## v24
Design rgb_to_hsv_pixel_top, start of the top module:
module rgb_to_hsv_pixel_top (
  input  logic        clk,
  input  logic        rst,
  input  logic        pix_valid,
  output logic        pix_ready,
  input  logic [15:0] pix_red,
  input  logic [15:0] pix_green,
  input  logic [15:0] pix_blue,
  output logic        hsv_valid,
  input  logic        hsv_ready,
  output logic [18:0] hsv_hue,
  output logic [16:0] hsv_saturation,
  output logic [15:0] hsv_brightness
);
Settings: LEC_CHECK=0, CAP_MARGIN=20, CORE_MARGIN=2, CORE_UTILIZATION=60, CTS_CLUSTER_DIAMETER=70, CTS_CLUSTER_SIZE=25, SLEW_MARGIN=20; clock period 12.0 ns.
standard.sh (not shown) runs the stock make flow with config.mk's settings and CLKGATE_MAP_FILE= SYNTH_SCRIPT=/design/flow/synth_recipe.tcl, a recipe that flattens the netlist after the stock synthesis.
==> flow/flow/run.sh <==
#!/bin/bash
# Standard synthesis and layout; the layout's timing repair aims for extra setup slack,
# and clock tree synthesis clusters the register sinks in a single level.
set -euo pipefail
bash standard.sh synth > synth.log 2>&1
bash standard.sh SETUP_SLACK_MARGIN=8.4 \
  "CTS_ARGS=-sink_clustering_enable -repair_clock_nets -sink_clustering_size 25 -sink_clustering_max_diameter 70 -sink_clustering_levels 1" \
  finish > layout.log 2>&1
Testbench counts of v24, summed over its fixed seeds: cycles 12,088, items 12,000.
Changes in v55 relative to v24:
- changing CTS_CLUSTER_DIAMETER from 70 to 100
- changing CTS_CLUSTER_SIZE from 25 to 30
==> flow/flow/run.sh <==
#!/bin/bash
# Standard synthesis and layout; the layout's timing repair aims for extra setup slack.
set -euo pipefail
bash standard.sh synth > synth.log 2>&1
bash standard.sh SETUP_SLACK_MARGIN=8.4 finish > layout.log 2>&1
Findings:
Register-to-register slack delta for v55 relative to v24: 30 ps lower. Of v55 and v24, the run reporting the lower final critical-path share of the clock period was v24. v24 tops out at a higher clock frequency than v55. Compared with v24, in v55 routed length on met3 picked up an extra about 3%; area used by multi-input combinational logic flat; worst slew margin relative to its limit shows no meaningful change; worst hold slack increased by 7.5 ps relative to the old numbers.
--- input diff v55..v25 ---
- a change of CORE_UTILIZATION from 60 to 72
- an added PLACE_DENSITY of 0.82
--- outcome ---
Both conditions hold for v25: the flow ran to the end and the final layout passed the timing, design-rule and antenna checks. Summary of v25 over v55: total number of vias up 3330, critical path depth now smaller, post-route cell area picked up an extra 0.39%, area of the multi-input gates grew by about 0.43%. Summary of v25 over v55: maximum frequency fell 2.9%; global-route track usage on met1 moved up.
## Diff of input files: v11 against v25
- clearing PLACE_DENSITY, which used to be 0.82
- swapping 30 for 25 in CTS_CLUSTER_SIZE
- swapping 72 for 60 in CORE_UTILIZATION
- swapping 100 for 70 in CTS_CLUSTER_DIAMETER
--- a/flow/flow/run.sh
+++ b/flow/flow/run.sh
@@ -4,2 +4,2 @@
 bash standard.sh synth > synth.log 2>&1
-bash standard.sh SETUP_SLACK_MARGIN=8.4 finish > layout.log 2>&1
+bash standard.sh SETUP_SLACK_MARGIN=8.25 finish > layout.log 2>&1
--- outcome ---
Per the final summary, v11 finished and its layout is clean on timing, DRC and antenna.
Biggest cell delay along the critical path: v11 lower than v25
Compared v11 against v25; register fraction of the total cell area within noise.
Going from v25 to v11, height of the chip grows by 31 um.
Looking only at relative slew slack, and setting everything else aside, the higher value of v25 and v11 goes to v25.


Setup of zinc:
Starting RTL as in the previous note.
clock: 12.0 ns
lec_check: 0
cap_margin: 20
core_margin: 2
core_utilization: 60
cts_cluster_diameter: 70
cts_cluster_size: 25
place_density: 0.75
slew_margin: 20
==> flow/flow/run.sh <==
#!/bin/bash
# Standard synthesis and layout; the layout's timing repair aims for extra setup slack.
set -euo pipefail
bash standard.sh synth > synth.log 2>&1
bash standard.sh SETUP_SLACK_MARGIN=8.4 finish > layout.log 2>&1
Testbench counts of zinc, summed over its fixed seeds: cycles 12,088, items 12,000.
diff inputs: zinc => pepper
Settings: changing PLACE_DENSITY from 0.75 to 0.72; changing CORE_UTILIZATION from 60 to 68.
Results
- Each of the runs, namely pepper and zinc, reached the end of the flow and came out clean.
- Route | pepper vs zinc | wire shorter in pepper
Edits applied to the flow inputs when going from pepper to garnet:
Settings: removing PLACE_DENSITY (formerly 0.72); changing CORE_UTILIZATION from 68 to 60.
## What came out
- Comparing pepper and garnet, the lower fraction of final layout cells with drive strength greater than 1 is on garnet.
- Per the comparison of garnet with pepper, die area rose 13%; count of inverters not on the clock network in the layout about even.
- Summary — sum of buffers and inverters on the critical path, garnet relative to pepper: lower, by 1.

**********

> _ASSIGNMENT_:
Once you have checked the entries above, say how many lines include the word "timing", and nothing beyond the number.

> _SOLUTION FOR THIS EXERCISE_:
5